The Final Fertility Test – Update

The Final Fertility Test Update

 

 

The Final Fertility Test – Update

It’s now been a few weeks since my fertility test and I’ve had a few people reach out to me asking how it’s been going so I figured I’d write a quick update and let everyone know where we’re at with this. It’s been annoyingly more difficult than it should’ve been due to some complications which I’ll outline below. However the gist of it is we still don’t know.

Next week I will be undertaking my third fertility test which is extremely frustrating, and possibly a karmic joke since I entitled the initial post “The Final Fertility Test”. Joking aside this entire process has made me feel a combination of emasculated, stressed and incredibly angry with how the process has gone. For those of you who are unaware with the intricacies of male fertility testing I’ll give you a very brief overview of how it works here in Australia.

 

Male Fertility Testing

I had always pictured male fertility testing like they do in the movies or TV. You go to a clinic, head into a room, do the test and Bobs your uncle. In my experience here in Australia it’s very different and is a process that leaves a lot to be desired.

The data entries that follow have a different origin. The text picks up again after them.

This design comes from an exercise in tuning for small area on the open sky130 flow, not from production work.
RTL that was checked went through simulation tests only; none was proved equivalent to the original.
Power figures rest on the tool's default switching activity, not on a simulated workload.

## run 5
==> flow/design.v <==
module chrom_fitness_evaluator #(
  parameter int NUM_VECTORS  = 16,
  parameter int IN_WIDTH     = 8,
  parameter int OUT_WIDTH    = 8,
  parameter int SUM_WIDTH    = 32,
  parameter int SETTLE_WIDTH = 16,
  parameter int REPEAT_WIDTH = 8
) (
  input  logic                             iClock,
  input  logic                             iReset_n,
  input  logic [NUM_VECTORS*IN_WIDTH-1:0]  iInputSequence,
  input  logic [NUM_VECTORS*OUT_WIDTH-1:0] iExpectedOutput,
  input  logic [NUM_VECTORS*OUT_WIDTH-1:0] iValidOutput,
  input  logic [SETTLE_WIDTH-1:0]          iSettleCycles,
  input  logic [REPEAT_WIDTH-1:0]          iRepeatCount,
  input  logic                             iStartProcessing,
  input  logic                             iDoneProcessingFeedback,
  input  logic                             iStall,
  input  logic [OUT_WIDTH-1:0]             iCircuitOutput,
  output logic [IN_WIDTH-1:0]              oCircuitInput,
  output logic                             oReadyToProcess,
  output logic                             oDoneProcessing,
  output logic [OUT_WIDTH*SUM_WIDTH-1:0]   oErrorSums,
  output logic [2:0]                       oState
);
  localparam int IDX_W = (NUM_VECTORS > 1) ? $clog2(NUM_VECTORS) : 1;
  localparam int MAX_SAMPLES = ((1 << REPEAT_WIDTH) - 1) * NUM_VECTORS;
  localparam int CNT_W_RAW   = $clog2(MAX_SAMPLES + 1);
  localparam int CNT_W       = (CNT_W_RAW < SUM_WIDTH) ? CNT_W_RAW : SUM_WIDTH;
  localparam logic [2:0] ST_IDLE    = 3'd0;
  localparam logic [2:0] ST_APPLY   = 3'd1;
  localparam logic [2:0] ST_SETTLE  = 3'd2;
  localparam logic [2:0] ST_SAMPLE  = 3'd3;
  localparam logic [2:0] ST_DONE    = 3'd4;
  localparam logic [2:0] ST_RELEASE = 3'd5;
  logic [2:0]              state_r;
  logic [2:0]              state_s;
  logic [IN_WIDTH-1:0]     vec_r [NUM_VECTORS];
  logic [OUT_WIDTH-1:0]    exp_r [NUM_VECTORS];
  logic [OUT_WIDTH-1:0]    val_r [NUM_VECTORS];
  logic [SETTLE_WIDTH-1:0] settle_cfg_r;
  logic [SETTLE_WIDTH-1:0] settle_cnt_r;
  logic [REPEAT_WIDTH-1:0] pass_left_r;
  logic [IDX_W-1:0]        index_r;
  logic [IN_WIDTH-1:0]     cin_r;
  logic [CNT_W-1:0]        sum_r [OUT_WIDTH];
  logic                    go_s;
  logic                    idle_s;
  logic                    capture_s;
  logic                    apply_s;
  logic                    settle_s;
  logic                    sample_s;
  logic                    settle_end_s;
  logic                    last_vec_s;
  logic                    more_pass_s;
  logic [OUT_WIDTH-1:0]    err_s;
  logic [NUM_VECTORS-1:0]  idx_oh_s;
  logic [OUT_WIDTH-1:0]    exp_sel_s, val_sel_s;
  logic [IN_WIDTH-1:0]     vec_sel_s;
  always_comb begin
    go_s         = !iStall;
    idle_s       = (state_r == ST_IDLE);
    capture_s    = go_s && idle_s && iStartProcessing;
    apply_s      = go_s && (state_r == ST_APPLY);
    settle_s     = go_s && (state_r == ST_SETTLE);
    sample_s     = go_s && (state_r == ST_SAMPLE);
    settle_end_s = (settle_cnt_r[SETTLE_WIDTH-1:1] == '0);
    last_vec_s   = (index_r == IDX_W'(NUM_VECTORS - 1));
    more_pass_s  = (pass_left_r[REPEAT_WIDTH-1:1] != '0);
    for (int k = 0; k < NUM_VECTORS; k++) idx_oh_s[k] = (index_r == IDX_W'(k));
    err_s        = (iCircuitOutput ^ exp_sel_s) & val_sel_s;
  end
  for (genvar gb = 0; gb < OUT_WIDTH; gb++) begin : g_rd_out
    logic [NUM_VECTORS-1:0] exp_col, val_col;
    for (genvar k = 0; k < NUM_VECTORS; k++) begin : g_col
      assign exp_col[k] = exp_r[k][gb];
      assign val_col[k] = val_r[k][gb];
    end
    chrom_fitness_evaluator_sel16 u_exp (.d(exp_col), .s(idx_oh_s), .y(exp_sel_s[gb]));
    chrom_fitness_evaluator_sel16 u_val (.d(val_col), .s(idx_oh_s), .y(val_sel_s[gb]));
  end
  for (genvar gb = 0; gb < IN_WIDTH; gb++) begin : g_rd_in
    logic [NUM_VECTORS-1:0] vec_col;
    for (genvar k = 0; k < NUM_VECTORS; k++) begin : g_col
      assign vec_col[k] = vec_r[k][gb];
    end
    chrom_fitness_evaluator_sel16 u_vec (.d(vec_col), .s(idx_oh_s), .y(vec_sel_s[gb]));
  end
  always_comb begin
    state_s = state_r;
    if (go_s) begin
      case (state_r)
        ST_IDLE:    if (iStartProcessing) state_s = ST_APPLY;
        ST_APPLY:   state_s = ST_SETTLE;
        ST_SETTLE:  if (settle_end_s) state_s = ST_SAMPLE;
        ST_SAMPLE:  state_s = (!last_vec_s || more_pass_s) ? ST_APPLY : ST_DONE;
        ST_DONE:    if (iDoneProcessingFeedback) state_s = ST_RELEASE;
        ST_RELEASE: if (!iStartProcessing && !iDoneProcessingFeedback) state_s = ST_IDLE;
        default:    state_s = ST_IDLE;
      endcase
    end
  end
  always_ff @(posedge iClock or negedge iReset_n) begin
    if (!iReset_n) state_r <= ST_IDLE;
    else           state_r <= state_s;
  end
  always_ff @(posedge iClock) begin
    if (idle_s) begin
      for (int k = 0; k < NUM_VECTORS; k++) begin
        vec_r[k] <= iInputSequence[k*IN_WIDTH +: IN_WIDTH];
        exp_r[k] <= iExpectedOutput[k*OUT_WIDTH +: OUT_WIDTH];
        val_r[k] <= iValidOutput[k*OUT_WIDTH +: OUT_WIDTH];
      end
      settle_cfg_r <= iSettleCycles;
    end
  end
  always_ff @(posedge iClock) begin
    if (idle_s) pass_left_r <= iRepeatCount;
    else        pass_left_r <= pass_left_r - REPEAT_WIDTH'(sample_s && last_vec_s);
  end
  always_ff @(posedge iClock) begin
    if (state_r == ST_APPLY) settle_cnt_r <= settle_cfg_r;
    else                     settle_cnt_r <= settle_cnt_r - SETTLE_WIDTH'(go_s);
  end
  always_ff @(posedge iClock or negedge iReset_n) begin
    if (!iReset_n)     index_r <= '0;
    else if (sample_s) index_r <= index_r + 1'b1;
  end
  always_ff @(posedge iClock or negedge iReset_n) begin
    if (!iReset_n)    cin_r <= '0;
    else if (apply_s) cin_r <= vec_sel_s;
  end
  for (genvar gb = 0; gb < OUT_WIDTH; gb++) begin : g_sums
    logic [CNT_W-1:0] sum_d;
    chrom_fitness_evaluator_cnt #(.W(CNT_W)) u_cnt (
      .q(sum_r[gb]), .inc(sample_s && err_s[gb]), .clr(capture_s), .d(sum_d)
    );
    always_ff @(posedge iClock or negedge iReset_n) begin
      if (!iReset_n) sum_r[gb] <= '0;
      else           sum_r[gb] <= sum_d;
    end
    assign oErrorSums[gb*SUM_WIDTH +: SUM_WIDTH] = SUM_WIDTH'(sum_r[gb]);
  end
  assign oCircuitInput   = cin_r;
  assign oReadyToProcess = (state_r == ST_IDLE);
  assign oDoneProcessing = (state_r == ST_DONE);
  assign oState          = state_r;
endmodule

Firstly, the test is a take home test. You abstain from ejaculation for 3-5 days. On the day of the test you ejaculate into a specimen jar at home and race to the nearest pathology where it can be analysed. The key is getting to the lab within a 60 minute window for the test to be accurate, as sperm tend to die very quickly and this will affect the results. 

There’s several problems that are inherent with this testing. The first is ensuring you have enough time to get to a lab that can analyse it, allowing for traffic and any other eventualities. I live 30 minutes away from where I undertook 2 of the tests.

Secondly and suprisingly, the lab might not test it immediately, I’ll touch on this infuriating point later. 

The final two factors are almost one and the same. Being told your sperm count might be the issue is an incredibly hard thing to digest. For me it strikes a sore point and as much as I don’t want to admit it it feels like I’m less of a man than I should be. I know this is directly related to false assumptions of masculinity etc. However, the feeling is still there. Now with all this stress going on, knowing that you have a low sperm count; and as soon as you ejaculate you have to hope and pray you can get to the lab in time; then the lab tests it in time; how is it a good environment to be turned on enough to produce a viable sperm sample?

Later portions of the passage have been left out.